Collect from the data below each line with "synthesis".

Stored data:
::::::::

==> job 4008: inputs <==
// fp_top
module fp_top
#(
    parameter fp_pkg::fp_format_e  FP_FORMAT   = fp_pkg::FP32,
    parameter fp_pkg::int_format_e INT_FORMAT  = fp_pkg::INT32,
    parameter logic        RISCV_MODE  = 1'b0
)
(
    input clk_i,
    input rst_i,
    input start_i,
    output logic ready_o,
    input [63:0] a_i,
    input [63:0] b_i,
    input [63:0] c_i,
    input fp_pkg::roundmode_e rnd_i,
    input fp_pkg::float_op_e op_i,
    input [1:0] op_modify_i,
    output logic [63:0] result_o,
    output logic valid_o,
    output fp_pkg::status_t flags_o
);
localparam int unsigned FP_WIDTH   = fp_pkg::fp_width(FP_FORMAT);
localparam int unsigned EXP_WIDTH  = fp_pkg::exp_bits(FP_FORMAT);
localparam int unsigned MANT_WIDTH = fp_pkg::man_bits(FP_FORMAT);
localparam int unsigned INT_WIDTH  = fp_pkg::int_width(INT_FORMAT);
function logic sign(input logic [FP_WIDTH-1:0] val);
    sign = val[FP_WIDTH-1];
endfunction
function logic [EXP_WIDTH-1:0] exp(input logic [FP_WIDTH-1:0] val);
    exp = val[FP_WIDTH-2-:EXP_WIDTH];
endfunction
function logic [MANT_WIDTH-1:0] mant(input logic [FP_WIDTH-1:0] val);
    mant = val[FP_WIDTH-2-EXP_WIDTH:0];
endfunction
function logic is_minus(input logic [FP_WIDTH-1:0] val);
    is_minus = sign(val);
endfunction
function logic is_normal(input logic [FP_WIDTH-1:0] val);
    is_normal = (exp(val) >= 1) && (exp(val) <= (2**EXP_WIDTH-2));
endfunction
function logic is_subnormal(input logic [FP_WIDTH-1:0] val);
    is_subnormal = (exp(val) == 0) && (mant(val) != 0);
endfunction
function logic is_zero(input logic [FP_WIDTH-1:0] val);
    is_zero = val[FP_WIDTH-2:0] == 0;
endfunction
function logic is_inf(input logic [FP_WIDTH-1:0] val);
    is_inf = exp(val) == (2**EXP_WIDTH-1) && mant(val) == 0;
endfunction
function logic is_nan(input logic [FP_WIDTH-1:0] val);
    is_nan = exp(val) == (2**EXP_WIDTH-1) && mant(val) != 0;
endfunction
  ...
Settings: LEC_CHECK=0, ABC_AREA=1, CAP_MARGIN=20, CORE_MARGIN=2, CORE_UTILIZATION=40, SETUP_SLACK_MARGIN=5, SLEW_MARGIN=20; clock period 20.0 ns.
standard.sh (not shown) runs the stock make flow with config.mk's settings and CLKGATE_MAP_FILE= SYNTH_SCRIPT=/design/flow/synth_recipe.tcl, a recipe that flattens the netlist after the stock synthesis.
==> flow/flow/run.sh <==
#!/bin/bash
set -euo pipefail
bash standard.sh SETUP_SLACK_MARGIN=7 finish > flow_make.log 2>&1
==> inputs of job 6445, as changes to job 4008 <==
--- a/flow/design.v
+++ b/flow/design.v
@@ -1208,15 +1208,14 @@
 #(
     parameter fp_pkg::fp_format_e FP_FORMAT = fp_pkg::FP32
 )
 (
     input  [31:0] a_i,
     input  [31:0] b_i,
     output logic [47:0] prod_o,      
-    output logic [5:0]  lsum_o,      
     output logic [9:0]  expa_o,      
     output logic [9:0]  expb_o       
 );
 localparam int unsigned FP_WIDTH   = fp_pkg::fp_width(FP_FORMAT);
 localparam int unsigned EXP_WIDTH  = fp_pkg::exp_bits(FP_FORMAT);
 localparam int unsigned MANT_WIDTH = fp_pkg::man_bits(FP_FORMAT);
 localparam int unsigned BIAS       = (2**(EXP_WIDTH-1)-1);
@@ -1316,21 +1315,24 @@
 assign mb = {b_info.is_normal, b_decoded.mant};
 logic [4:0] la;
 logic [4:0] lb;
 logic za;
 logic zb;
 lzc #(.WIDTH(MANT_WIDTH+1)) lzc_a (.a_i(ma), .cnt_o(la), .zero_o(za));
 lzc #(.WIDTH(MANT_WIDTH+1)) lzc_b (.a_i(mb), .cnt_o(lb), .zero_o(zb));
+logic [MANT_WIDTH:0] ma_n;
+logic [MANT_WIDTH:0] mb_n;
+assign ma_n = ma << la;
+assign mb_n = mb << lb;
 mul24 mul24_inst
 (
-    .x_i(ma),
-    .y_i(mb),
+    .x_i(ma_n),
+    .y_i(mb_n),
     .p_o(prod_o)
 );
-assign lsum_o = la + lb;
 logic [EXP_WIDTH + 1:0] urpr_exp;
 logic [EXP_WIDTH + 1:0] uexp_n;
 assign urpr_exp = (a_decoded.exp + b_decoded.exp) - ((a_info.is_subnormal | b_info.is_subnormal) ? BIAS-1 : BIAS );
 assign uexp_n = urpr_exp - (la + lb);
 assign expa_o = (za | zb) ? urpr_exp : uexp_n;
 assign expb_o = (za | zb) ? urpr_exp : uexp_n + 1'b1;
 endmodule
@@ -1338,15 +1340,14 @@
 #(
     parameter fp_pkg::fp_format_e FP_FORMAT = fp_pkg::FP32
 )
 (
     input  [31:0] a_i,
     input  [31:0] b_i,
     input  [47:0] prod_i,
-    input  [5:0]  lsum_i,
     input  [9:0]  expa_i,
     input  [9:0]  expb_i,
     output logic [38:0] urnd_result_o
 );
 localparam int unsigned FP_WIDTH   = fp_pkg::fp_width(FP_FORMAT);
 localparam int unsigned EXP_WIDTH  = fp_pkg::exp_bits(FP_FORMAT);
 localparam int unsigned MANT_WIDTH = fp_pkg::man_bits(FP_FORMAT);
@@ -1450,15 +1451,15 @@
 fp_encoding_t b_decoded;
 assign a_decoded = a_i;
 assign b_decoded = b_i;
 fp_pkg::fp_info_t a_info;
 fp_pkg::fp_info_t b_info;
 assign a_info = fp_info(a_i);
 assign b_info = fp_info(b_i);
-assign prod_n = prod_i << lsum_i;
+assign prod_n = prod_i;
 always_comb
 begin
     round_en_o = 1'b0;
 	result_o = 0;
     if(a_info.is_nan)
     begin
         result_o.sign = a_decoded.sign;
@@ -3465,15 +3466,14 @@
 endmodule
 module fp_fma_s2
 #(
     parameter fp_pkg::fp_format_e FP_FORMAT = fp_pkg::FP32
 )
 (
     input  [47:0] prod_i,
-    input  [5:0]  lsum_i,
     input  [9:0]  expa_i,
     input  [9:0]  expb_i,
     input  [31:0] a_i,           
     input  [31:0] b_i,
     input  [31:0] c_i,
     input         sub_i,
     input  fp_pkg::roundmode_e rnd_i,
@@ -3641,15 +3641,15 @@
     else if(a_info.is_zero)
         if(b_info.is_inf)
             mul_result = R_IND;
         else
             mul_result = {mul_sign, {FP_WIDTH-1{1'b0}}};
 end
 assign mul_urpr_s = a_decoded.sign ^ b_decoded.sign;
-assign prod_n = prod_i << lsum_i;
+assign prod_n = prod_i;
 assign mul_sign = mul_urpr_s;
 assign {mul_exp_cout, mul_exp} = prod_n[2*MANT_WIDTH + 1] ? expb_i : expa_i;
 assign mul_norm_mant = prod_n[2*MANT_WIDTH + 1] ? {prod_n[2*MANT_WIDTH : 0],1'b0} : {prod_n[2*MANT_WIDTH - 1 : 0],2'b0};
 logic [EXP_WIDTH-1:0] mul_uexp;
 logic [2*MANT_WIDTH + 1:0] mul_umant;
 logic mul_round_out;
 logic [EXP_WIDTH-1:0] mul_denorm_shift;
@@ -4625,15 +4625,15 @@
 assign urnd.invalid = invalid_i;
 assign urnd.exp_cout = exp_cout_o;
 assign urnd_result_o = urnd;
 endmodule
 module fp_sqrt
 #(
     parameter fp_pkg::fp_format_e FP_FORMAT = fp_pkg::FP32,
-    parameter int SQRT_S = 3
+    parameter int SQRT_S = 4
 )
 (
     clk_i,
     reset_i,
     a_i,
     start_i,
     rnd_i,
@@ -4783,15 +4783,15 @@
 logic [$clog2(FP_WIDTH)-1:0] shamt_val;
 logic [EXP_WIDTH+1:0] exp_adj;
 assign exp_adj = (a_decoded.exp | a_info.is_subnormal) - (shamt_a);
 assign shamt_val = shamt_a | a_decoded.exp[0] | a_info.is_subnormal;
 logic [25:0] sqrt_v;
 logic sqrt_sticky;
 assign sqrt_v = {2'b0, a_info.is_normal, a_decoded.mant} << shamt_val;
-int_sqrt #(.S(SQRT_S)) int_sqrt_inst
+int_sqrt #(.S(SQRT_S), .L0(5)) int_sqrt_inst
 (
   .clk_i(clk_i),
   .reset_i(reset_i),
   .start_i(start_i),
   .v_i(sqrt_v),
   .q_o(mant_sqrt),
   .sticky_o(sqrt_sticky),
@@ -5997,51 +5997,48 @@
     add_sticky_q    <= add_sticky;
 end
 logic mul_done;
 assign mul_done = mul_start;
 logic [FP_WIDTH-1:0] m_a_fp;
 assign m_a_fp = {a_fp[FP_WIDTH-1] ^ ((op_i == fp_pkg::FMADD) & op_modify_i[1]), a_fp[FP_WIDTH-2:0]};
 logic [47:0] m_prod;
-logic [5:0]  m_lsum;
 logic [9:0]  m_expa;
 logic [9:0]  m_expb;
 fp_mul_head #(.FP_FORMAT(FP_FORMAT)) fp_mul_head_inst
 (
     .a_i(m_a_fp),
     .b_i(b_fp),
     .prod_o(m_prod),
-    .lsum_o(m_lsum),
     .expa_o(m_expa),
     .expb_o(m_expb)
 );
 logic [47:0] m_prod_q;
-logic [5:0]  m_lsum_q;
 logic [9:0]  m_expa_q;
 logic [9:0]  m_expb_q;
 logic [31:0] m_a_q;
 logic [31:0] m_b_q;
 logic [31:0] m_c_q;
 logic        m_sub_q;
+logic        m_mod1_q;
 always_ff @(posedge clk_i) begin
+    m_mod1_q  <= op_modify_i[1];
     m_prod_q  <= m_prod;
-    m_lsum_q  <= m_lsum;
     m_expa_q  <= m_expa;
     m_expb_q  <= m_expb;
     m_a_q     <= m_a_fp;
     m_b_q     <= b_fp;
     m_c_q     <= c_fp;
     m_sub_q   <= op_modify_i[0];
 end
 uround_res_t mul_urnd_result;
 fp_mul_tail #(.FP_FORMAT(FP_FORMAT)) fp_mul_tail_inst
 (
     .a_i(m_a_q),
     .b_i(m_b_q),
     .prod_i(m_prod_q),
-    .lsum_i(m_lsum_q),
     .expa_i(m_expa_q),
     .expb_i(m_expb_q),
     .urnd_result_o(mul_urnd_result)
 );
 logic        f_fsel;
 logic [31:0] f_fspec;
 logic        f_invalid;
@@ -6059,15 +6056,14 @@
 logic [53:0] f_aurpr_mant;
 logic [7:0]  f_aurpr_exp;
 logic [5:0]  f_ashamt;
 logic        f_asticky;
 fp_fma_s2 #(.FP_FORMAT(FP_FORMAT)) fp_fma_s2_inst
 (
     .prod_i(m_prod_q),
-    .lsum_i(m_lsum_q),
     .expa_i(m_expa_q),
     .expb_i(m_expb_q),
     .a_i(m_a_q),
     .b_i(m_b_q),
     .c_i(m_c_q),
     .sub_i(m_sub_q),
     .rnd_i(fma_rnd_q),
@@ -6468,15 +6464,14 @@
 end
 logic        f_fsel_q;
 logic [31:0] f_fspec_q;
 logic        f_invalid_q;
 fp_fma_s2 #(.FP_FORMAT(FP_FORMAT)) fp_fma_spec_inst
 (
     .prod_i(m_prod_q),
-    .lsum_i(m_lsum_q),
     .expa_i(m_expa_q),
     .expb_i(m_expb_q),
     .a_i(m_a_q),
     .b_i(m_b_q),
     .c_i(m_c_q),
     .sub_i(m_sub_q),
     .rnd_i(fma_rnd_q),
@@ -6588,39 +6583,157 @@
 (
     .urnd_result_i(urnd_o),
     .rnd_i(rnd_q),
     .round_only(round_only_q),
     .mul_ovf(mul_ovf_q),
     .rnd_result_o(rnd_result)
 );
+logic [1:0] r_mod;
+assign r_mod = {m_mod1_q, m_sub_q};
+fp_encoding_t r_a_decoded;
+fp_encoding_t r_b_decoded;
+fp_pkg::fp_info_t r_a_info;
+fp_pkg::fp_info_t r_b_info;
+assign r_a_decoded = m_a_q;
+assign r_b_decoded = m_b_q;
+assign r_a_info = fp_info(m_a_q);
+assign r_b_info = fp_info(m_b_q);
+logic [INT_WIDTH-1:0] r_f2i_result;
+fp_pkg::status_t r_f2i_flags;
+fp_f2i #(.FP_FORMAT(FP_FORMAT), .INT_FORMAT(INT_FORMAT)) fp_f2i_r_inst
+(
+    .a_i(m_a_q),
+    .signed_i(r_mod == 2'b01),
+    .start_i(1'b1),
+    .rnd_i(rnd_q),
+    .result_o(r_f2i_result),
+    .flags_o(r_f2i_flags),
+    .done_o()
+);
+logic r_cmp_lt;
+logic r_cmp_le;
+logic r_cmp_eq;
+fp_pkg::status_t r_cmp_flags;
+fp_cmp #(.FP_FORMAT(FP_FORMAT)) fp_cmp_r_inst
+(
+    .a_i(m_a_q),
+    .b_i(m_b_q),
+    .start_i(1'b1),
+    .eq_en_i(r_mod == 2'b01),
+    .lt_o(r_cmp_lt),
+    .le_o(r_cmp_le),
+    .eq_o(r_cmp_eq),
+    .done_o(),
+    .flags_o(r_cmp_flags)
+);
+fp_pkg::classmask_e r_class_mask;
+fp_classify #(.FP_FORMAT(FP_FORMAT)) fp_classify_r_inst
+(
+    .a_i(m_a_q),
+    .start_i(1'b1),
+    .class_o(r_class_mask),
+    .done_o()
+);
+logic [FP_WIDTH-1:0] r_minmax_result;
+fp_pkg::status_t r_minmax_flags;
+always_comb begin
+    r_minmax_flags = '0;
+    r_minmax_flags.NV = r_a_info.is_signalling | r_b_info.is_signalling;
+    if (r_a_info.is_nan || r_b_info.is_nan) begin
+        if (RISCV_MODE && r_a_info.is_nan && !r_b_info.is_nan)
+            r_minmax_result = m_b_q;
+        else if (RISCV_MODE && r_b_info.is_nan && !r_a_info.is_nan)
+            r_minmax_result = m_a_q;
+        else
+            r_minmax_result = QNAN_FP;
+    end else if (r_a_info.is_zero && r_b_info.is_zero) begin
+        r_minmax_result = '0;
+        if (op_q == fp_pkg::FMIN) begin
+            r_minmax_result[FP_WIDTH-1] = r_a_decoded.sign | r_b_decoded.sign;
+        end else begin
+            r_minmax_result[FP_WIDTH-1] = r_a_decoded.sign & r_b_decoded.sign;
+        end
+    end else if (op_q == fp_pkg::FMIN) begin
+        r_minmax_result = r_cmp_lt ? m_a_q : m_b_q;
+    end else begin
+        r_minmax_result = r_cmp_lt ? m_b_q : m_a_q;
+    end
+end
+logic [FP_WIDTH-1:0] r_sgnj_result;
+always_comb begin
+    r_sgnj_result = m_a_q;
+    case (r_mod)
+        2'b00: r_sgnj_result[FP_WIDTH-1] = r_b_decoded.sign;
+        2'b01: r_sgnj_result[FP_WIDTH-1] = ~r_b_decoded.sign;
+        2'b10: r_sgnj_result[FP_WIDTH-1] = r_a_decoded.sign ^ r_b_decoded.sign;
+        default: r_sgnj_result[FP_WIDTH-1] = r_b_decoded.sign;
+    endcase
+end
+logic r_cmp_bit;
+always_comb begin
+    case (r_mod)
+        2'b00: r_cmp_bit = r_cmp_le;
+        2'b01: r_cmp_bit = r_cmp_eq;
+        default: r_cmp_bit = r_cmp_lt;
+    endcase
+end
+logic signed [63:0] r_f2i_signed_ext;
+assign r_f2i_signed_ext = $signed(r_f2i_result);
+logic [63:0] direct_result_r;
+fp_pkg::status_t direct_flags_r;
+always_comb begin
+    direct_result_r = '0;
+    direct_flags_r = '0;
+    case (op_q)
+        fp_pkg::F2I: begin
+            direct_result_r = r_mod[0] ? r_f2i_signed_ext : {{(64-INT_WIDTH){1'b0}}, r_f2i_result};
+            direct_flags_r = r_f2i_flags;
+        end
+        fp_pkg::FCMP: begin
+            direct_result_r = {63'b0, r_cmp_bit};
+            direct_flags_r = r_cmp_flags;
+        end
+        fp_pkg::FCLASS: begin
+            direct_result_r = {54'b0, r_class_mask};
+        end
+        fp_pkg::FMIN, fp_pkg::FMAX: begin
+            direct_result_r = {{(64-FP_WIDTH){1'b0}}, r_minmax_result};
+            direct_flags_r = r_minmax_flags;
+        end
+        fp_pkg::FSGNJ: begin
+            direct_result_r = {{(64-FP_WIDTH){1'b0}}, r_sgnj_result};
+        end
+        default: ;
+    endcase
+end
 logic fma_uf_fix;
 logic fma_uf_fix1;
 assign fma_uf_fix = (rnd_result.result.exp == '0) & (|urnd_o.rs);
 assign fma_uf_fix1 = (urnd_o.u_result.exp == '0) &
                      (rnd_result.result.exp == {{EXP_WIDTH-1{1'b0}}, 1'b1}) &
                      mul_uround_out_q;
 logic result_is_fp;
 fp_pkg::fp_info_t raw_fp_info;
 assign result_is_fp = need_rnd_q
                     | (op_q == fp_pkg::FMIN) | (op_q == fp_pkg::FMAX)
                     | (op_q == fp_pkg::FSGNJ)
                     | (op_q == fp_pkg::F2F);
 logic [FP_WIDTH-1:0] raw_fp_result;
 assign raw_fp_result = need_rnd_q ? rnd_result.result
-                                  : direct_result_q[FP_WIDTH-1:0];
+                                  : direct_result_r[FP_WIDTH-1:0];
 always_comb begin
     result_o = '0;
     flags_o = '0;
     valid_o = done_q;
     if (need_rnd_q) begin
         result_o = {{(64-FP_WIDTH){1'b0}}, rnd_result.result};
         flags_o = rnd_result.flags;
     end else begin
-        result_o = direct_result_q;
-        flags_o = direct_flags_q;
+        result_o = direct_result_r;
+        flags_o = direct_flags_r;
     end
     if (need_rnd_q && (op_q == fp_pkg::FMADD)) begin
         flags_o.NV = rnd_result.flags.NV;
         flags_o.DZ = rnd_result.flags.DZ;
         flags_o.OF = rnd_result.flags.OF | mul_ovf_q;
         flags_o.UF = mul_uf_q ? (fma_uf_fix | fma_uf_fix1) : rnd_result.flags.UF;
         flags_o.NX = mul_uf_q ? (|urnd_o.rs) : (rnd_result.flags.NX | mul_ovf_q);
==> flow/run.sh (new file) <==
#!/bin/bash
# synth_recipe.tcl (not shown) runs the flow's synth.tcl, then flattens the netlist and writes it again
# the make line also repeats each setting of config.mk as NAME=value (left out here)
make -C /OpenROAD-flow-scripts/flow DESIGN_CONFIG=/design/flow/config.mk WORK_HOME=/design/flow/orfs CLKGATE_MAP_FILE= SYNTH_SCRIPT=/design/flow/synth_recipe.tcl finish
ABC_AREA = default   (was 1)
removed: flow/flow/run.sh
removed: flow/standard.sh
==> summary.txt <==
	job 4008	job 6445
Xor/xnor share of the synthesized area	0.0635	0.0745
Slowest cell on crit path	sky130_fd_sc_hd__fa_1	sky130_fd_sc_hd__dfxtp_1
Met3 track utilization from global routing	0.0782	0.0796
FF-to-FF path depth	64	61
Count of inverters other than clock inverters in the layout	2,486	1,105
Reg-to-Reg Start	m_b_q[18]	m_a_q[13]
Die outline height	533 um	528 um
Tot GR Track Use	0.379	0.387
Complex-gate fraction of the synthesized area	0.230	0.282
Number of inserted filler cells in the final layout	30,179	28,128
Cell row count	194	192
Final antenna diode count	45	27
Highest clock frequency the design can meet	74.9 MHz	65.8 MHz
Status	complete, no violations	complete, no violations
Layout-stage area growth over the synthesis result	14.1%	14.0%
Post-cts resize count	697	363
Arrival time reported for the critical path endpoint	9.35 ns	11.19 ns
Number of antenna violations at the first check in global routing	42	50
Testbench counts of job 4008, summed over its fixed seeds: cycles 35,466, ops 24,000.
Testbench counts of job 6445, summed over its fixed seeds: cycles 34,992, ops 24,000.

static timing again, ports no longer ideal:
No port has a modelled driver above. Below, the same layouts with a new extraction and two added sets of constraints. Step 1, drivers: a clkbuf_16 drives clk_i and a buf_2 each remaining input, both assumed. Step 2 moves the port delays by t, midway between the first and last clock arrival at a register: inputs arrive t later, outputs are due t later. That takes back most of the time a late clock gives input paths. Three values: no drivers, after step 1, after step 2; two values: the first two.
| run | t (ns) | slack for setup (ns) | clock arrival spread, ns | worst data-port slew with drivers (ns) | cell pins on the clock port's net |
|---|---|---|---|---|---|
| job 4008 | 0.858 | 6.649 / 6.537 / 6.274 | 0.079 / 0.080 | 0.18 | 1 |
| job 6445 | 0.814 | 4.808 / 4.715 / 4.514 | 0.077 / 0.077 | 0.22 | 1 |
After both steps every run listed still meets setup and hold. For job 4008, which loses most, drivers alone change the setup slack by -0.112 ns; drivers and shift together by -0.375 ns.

::::::::

> Task result:
standard.sh (not shown) runs the stock make flow with config.mk's settings and CLKGATE_MAP_FILE= SYNTH_SCRIPT=/design/flow/synth_recipe.tcl, a recipe that flattens the netlist after the stock synthesis.
Layout-stage area growth over the synthesis result	14.1%	14.0%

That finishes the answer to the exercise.